E cos’è adesso questa storia che Elf vuole morire? Proprio in questo momento, poi, a due settimane da un’importantissima tournée.
“Elfie, ma ti rendi conto di quanto mi mancheresti?” Quali sono le cose giuste da dire per salvare una vita? Yoli la prende in giro, la consola, la sgrida, aggredisce lo psichiatra dell’ospedale, cammina lungo il fiume tumultuoso del disgelo, non sa più che pesci pigliare.
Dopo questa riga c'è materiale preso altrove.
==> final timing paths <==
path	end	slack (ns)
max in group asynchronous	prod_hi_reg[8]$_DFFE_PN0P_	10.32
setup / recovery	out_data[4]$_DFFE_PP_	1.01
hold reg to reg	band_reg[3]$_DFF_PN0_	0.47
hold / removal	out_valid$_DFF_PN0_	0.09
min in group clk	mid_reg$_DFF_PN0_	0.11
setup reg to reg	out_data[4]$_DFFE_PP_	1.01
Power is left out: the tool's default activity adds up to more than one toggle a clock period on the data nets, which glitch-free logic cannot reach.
--- src/rtl/core/uer_pkg.sv ---
package uer_pkg;

	// Default build values
	localparam int SENSOR_COUNT_DEF = 4;
	localparam int TIMER_BITS_DEF   = 24;

	// Register and field widths
	localparam int TEMP_W     = 8;
	localparam int TRIG_W     = 16;
	localparam int GAP_W      = 24;
	localparam int CNT_W      = 24;
	localparam int DIST_W     = 26;
	localparam int CFG_IDX_W  = 2;
	localparam int CFG_DATA_W = 24;

	// Register indexes on the configuration channel
	localparam logic [CFG_IDX_W-1:0] REG_TEMP = 2'd0;
	localparam logic [CFG_IDX_W-1:0] REG_TRIG = 2'd1;
	localparam logic [CFG_IDX_W-1:0] REG_GAP  = 2'd2;

	// Register reset values
	localparam logic [TEMP_W-1:0] TEMP_RST = 8'd20;
	localparam logic [TRIG_W-1:0] TRIG_RST = 16'd400;
	localparam logic [GAP_W-1:0]  GAP_RST  = 24'd2000000;

	// Speed of sound term: 3315 + 6 * temperature, always fits 12 bits
	localparam int SPEED_W       = 12;
	localparam int SPEED_BASE    = 3315;
	localparam int SPEED_PER_DEG = 6;

	// Divide by 1600 = shift by 6, then divide by 25 through a reciprocal.
	// Quotients at or above 2^26 saturate, so the reciprocal only sees
	// values below 25 * 2^26, which fit 31 bits.
	localparam int             DIV_SHIFT   = 6;
	localparam int             RECIP_IN_W  = 31;
	localparam int             RECIP_SHIFT = 36;
	localparam logic [31:0]    RECIP_MUL   = 32'd2748779070;
	localparam logic [63:0]    SAT_LIMIT   = 64'd25 << DIST_W;
	localparam logic [DIST_W-1:0] DIST_MAX = {DIST_W{1'b1}};

	// Live configuration as seen by the datapath
	typedef struct packed {
		logic [SPEED_W-1:0] speed;
		logic [TRIG_W-1:0]  trig_lim;
		logic [GAP_W-1:0]   gap_lim;
	} uer_cfg_t;

endpackage
## config.mk

```make
export PLATFORM = sky130hd
export DESIGN_NAME = uer_seq_flat
export DESIGN_NICKNAME = d
export VERILOG_FILES = /design/src/rtl/core/uer_pkg.sv /design/src/rtl/core/uer_if.sv /design/src/rtl/core/uer_seq.sv /design/src/flat_wrapper.sv
export SDC_FILE = /design/constraint.sdc
export NUM_CORES = 1
export LEC_CHECK = 0
export ABC_CLOCK_PERIOD_IN_PS = 3800
export BUFFER_PORTS_ARGS = -buffer_cell sky130_fd_sc_hd__clkbuf_2
export CELL_PAD_IN_SITES_DETAIL_PLACEMENT = 0
export CELL_PAD_IN_SITES_GLOBAL_PLACEMENT = 1
export CORE_AREA = 2 2 123 125
export CTS_CLUSTER_DIAMETER = 40
export DETAILED_ROUTE_END_ITERATION = 6
export DIE_AREA = 0 0 125 127
export HOLD_SLACK_MARGIN = 0.03
export PLACE_DENSITY_LB_ADDON = 0.3
export SKIP_LAST_GASP = 1
export SYNTH_ARGS = -nofsm -noshare
export SYNTH_HDL_FRONTEND = slang
export SYNTH_SLANG_ARGS = --single-unit
```

## constraint.sdc

```tcl
create_clock -name clk -period 3.8 [get_ports clk]
set_input_delay 0.38 -clock clk [delete_from_list [all_inputs] [get_ports clk]]
set_output_delay 0.38 -clock clk [all_outputs]
set_load 0.1 [all_outputs]
```

## src/rtl/core/uer_pkg.sv

```systemverilog
package uer_pkg;

	// Default build values
	localparam int SENSOR_COUNT_DEF = 4;
	localparam int TIMER_BITS_DEF   = 24;

	// Register and field widths
	localparam int TEMP_W     = 8;
	localparam int TRIG_W     = 16;
	localparam int GAP_W      = 24;
	localparam int CNT_W      = 24;
	localparam int DIST_W     = 26;
	localparam int CFG_IDX_W  = 2;
	localparam int CFG_DATA_W = 24;

	// Register indexes on the configuration channel
	localparam logic [CFG_IDX_W-1:0] REG_TEMP = 2'd0;
	localparam logic [CFG_IDX_W-1:0] REG_TRIG = 2'd1;
	localparam logic [CFG_IDX_W-1:0] REG_GAP  = 2'd2;

	// Register reset values
	localparam logic [TEMP_W-1:0] TEMP_RST = 8'd20;
	localparam logic [TRIG_W-1:0] TRIG_RST = 16'd400;
	localparam logic [GAP_W-1:0]  GAP_RST  = 24'd2000000;

	// Speed of sound term: 3315 + 6 * temperature, always fits 12 bits
	localparam int SPEED_W       = 12;
	localparam int SPEED_BASE    = 3315;
	localparam int SPEED_PER_DEG = 6;

	// Divide by 1600 = shift by 6, then divide by 25 through a reciprocal.
	// Quotients at or above 2^26 saturate, so the reciprocal only sees
	// values below 25 * 2^26, which fit 31 bits.
	localparam int             DIV_SHIFT   = 6;
	localparam int             RECIP_IN_W  = 31;
	localparam int             RECIP_SHIFT = 36;
	localparam logic [31:0]    RECIP_MUL   = 32'd2748779070;
	localparam logic [63:0]    SAT_LIMIT   = 64'd25 << DIST_W;
	localparam logic [DIST_W-1:0] DIST_MAX = {DIST_W{1'b1}};

	// Live configuration as seen by the datapath
	typedef struct packed {
		logic [SPEED_W-1:0] speed;
		logic [TRIG_W-1:0]  trig_lim;
		logic [GAP_W-1:0]   gap_lim;
	} uer_cfg_t;

endpackage

```

## src/rtl/core/uer_if.sv

```systemverilog
interface uer_tick_if #(
	parameter int SENSOR_COUNT = 4
);
	logic                    valid;
	logic                    ready;
	logic [SENSOR_COUNT-1:0] echo_levels;

	modport source (output valid, output echo_levels, input ready);
	modport sink   (input valid, input echo_levels, output ready);
endinterface


```

## src/rtl/core/uer_seq.sv

```systemverilog
module uer_seq import uer_pkg::*; #(
	parameter int SENSOR_COUNT = SENSOR_COUNT_DEF,
	parameter int TIMER_BITS   = TIMER_BITS_DEF,
	parameter int META_W       = SENSOR_COUNT + 1 + $clog2(SENSOR_COUNT)
) (
	input  logic                  clk,
	input  logic                  arst_n,
	uer_tick_if.sink              tick,
	input  uer_cfg_t              cfg_live,
	output logic                  valid_s1,
	input  logic                  ready_s1,
	output logic [META_W-1:0]     meta_s1,
	output logic [TIMER_BITS-1:0] ticks_s1
);

	localparam int IDX_W = $clog2(SENSOR_COUNT);

	localparam logic [1:0] PH_TRIGGER   = 2'd0;
	localparam logic [1:0] PH_WAIT_RISE = 2'd1;
	localparam logic [1:0] PH_MEASURE   = 2'd2;
	localparam logic [1:0] PH_GAP       = 2'd3;

	localparam logic [TIMER_BITS-1:0] TIMER_MAX = {TIMER_BITS{1'b1}};

	logic [1:0]              phase_q, phase_d;
	logic [IDX_W-1:0]        sensor_q, sensor_d, sensor_next;
	logic [CNT_W-1:0]        count_q, count_d, count_inc;
	logic [SENSOR_COUNT-1:0] prev_q;
	logic [TIMER_BITS-1:0]   timer_q, timer_d, timer_inc;
	logic                    now_high, was_high, hit;
	logic [SENSOR_COUNT-1:0] drive;
	logic                    take;

	logic [SENSOR_COUNT-1:0] drive_s1;
	logic                    hit_s1;
	logic [IDX_W-1:0]        sensor_s1;

	assign tick.ready = !valid_s1 || ready_s1;
	assign take       = tick.valid && tick.ready;

	assign now_high    = tick.echo_levels[sensor_q];
	assign was_high    = prev_q[sensor_q];
	assign count_inc   = count_q + CNT_W'(1);
	assign timer_inc   = (timer_q == TIMER_MAX) ? timer_q : timer_q + TIMER_BITS'(1);
	assign sensor_next = (sensor_q == IDX_W'(SENSOR_COUNT - 1)) ? '0 : sensor_q + IDX_W'(1);

	// Next sensor state for this tick
	always_comb begin
		phase_d  = phase_q;
		sensor_d = sensor_q;
		count_d  = count_q;
		timer_d  = timer_q;
		hit      = 1'b0;
		drive    = '0;
		case (phase_q)
			PH_WAIT_RISE: begin
				if (now_high && !was_high) begin
					timer_d = '0;
					phase_d = PH_MEASURE;
				end
			end
			PH_MEASURE: begin
				timer_d = timer_inc;
				if (!now_high && was_high) begin
					hit     = 1'b1;
					phase_d = PH_GAP;
					count_d = '0;
				end
			end
			PH_GAP: begin
				count_d = count_inc;
				if (count_inc >= cfg_live.gap_lim) begin
					sensor_d = sensor_next;
					phase_d  = PH_TRIGGER;
					count_d  = '0;
				end
			end
			default: begin
				drive   = SENSOR_COUNT'(1) << sensor_q;
				count_d = count_inc;
				if (count_inc >= CNT_W'(cfg_live.trig_lim)) begin
					phase_d = PH_WAIT_RISE;
					count_d = '0;
				end
			end
		endcase
	end

	// Advance state on each transfer
	always_ff @(posedge clk or negedge arst_n) begin
		if (!arst_n) begin
			phase_q  <= PH_TRIGGER;
			sensor_q <= '0;
			count_q  <= '0;
			prev_q   <= '0;
			timer_q  <= '0;
		end else if (take) begin
			phase_q  <= phase_d;
			sensor_q <= sensor_d;
			count_q  <= count_d;
			prev_q   <= tick.echo_levels;
			timer_q  <= timer_d;
		end
	end

	// Stage 1 valid
	always_ff @(posedge clk or negedge arst_n) begin
		if (!arst_n) begin
			valid_s1 <= 1'b0;
		end else if (tick.ready) begin
			valid_s1 <= tick.valid;
		end
	end

	// Stage 1 payload; zero ticks when no echo ends so the distance is zero
	always_ff @(posedge clk) begin
		if (take) begin
			drive_s1  <= drive;
			hit_s1    <= hit;
			sensor_s1 <= sensor_q;
			ticks_s1  <= hit ? timer_inc : '0;
		end
	end

	assign meta_s1 = {drive_s1, hit_s1, sensor_s1};

endmodule

```

## src/flat_wrapper.sv

```systemverilog
// flat-port wrapper written by rule: the top's interface ports become plain ports
module uer_seq_flat import uer_pkg::*;
#(
	parameter int SENSOR_COUNT = SENSOR_COUNT_DEF,
	parameter int TIMER_BITS   = TIMER_BITS_DEF,
	parameter int META_W       = SENSOR_COUNT + 1 + $clog2(SENSOR_COUNT)
)
  (clk, arst_n, cfg_live, valid_s1, ready_s1, meta_s1, ticks_s1, tick_valid, tick_echo_levels, tick_ready);
  uer_tick_if #(.SENSOR_COUNT(SENSOR_COUNT)) tick_i ();
  input  logic clk;
  input  logic arst_n;
  input  uer_cfg_t cfg_live;
  output logic valid_s1;
  input  logic ready_s1;
  output logic [META_W-1:0] meta_s1;
  output logic [TIMER_BITS-1:0] ticks_s1;
  input wire logic [$bits(tick_i.valid)-1:0] tick_valid;
  input wire logic [$bits(tick_i.echo_levels)-1:0] tick_echo_levels;
  output wire logic [$bits(tick_i.ready)-1:0] tick_ready;
  assign tick_i.valid = tick_valid;
  assign tick_i.echo_levels = tick_echo_levels;
  assign tick_ready = tick_i.ready;
  uer_seq #(.SENSOR_COUNT(SENSOR_COUNT), .TIMER_BITS(TIMER_BITS), .META_W(META_W)) u_core (.clk(clk), .arst_n(arst_n), .tick(tick_i), .cfg_live(cfg_live), .valid_s1(valid_s1), .ready_s1(ready_s1), .meta_s1(meta_s1), .ticks_s1(ticks_s1));
endmodule
```

; Yosys cells after proc, flatten, opt, wreduce, memory -nomap -nowiden
; Cells that the tools add are included.
[classes]
add_sub_neg = 3
n_mul = 0
n_div = 0
magnitude_cmp = 3
eq_ne = 8
shift = 1
mux = 19
bitwise_logic = 1
n_reduce_logical = 14
[ops]
columns = op, n
row1 = 2-to-1 mux 24 bit, 5
row2 = one-hot mux 24 bit (3 select lines), 1
row3 = "adder 24 x 1 -> 24 bit, second input constant", 2
row4 = one-hot mux 24 bit (2 select lines), 1
row5 = "== test 24 bit, second input constant", 1
row6 = greater-or-equal comparator 24 x 16 -> 1 bit, 1
row7 = greater-or-equal comparator 24 bit, 1
row8 = 2-to-1 mux 2 bit, 5
row9 = AND reduction 3 bit, 3
row10 = "== test 2 bit, second input constant", 3
row11 = "!= test 2 x 1 -> 1 bit, second input constant", 3
row12 = one-hot mux 2 bit (3 select lines), 1
row13 = AND reduction 5 bit, 1
row14 = binary-select mux 1 bit (select 2 bit), 2
row15 = 2-to-1 mux 1 bit, 4
row16 = nonzero test 4 bit, 1
row17 = "left shift 1 x 2 -> 4 bit, first input constant", 1
row18 = logical AND 1 bit, 3
row19 = logical NOT 1 bit, 3
row20 = "less-than comparator 2 x 3 -> 1 bit, second input constant", 1
row21 = OR reduction 3 bit, 1
row22 = "adder 2 x 1 -> 2 bit, second input constant", 1
row23 = "== test 2 x 1 -> 1 bit, second input constant", 1
row24 = nonzero test 2 bit, 1
row25 = other kinds (2), 2
[word_totals]
ff_bits = 88
latchBits = 0
ram_bits = 0
mem_bits_ro = 0
input_bits = 60
out_inout_bits = 33
wordCells = 59
n_memories = 0

; Depth between registers and ports, before layout
[logic_depth]
word_depth = 6
mapped_depth = 15
depth_no_buf = 14

; Worst setup path before layout
; Ideal clock, no wire load.
[synth_path]
path_type = reg-to-reg
start = register u_core.count_q[0]
end = register u_core.count_q[19]
setup_time_ns = 0.071
arrival_ns = 3.547
setup_slack_ns = 0.182
stages_incl_launch_ff = 16
path_buffers = 1
path_cell_list = dfrtp_1 > ha_1 > nand3_1 > nor2_1 > nand3_1 > nor2_1 > xor2_1 > ha_1 > a21oi_1 > nand2_1 > a211o_1 > or3_1 > nor4_2 > a311oi_4 > buf_6 > nor2_1
[synth_via]
elab_chain_len = 4
word_cells_on_any_way = 6
cone_classes = add/sub (1) / order compare (2) / mux (3)
[synth_rtl]
columns = item, line
row1 = "start, declared", uer_seq.sv:27  ; logic [CNT_W-1:0] count_q, count_d, count_inc;
row2 = "start signal, assigned", uer_seq.sv:100  ; count_q <= count_d;
row3 = adder 24 x 1 -> 24 bit *, uer_seq.sv:43  ; assign count_inc = count_q + CNT_W'(1);
row4 = greater-or-equal comparator 24 x 16 -> 1 bit or greater-or-equal comparator 24 bit (tied branches), "uer_seq.sv:81, uer_seq.sv:72"
row5 = "2-to-1 mux 24 bit, on equally long branches", "uer_seq.sv:81, uer_seq.sv:72"
row6 = one-hot mux 24 bit (3 select lines) *, uer_seq.sv:55  ; case (phase_q)
; Mark *: on every way between the ends. The rest lies on a longest branch, timed or not.
; A chain may end at the register's enable or synchronous reset.

; Worst setup path after layout
[layout_path]
start = register u_core.count_q[0]
end = register u_core.count_q[1]
; Same word-level chain as after synthesis.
Cospira con la madre, con zia Tina, con il tenero marito scienziato di Elf, con Claudio, il suo agente italiano, e tra cene alcoliche, sms di figli ed ex mariti, sorrisi e ultime frontiere del pianto, lottano tutti per convincere Elf a restare. E in questo lungo duello di parole, carezze, umorismo nero si celebra la grazia e l’energia che occorrono per accettare il dono fragile della vita.



L'AUTRICE

Autentica rivelazione della narrativa anglofona degli ultimi anni, Miriam Toews nasce in Canada, in una comunità mennonita di stampo patriarcale. A diciotto anni è già a Montréal, e scrivere è la sua ribellione. Il regista Carlos Reygadas la tenta con il cinema, nominandola sul campo protagonista di Luz silenciosa; la sua interpretazione è memorabile, ma il suo vero terreno rimane la scrittura. Un tipo a posto, il secondo romanzo, è pieno di tenerezza e comicità; Un complicato atto d’amore, best seller in Canada, viene tradotto in quattordici lingue. In fuga con la zia si aggiudica il Rogers Writers’ Trust Fiction Prize; Mi chiamo Irma Voth evoca la sua esperienza sul set di Luz silenciosaI miei piccoli dispiaceri è già un caso letterario: acclamato dalla critica negli Stati Uniti e in Canada, vincitore o finalista dei più prestigiosi premi letterari, è segnalato tra i libri più belli del 2014 da The Globe and Mail, American Library Association, New Republic, iTunes Fiction Books, BuzzFeed, The Washington Post, Slate, KirkusReviews, The Daily Telegraph.
Con Un complicato atto d’amore entra nel catalogo Marcos y Marcos anche lo splendido romanzo che ha portato Miriam Toews al successo internazionale; il primo in cui lei affronta il mondo ristretto e opprimente della setta mennonita in cui è cresciuta, e da cui è fuggita.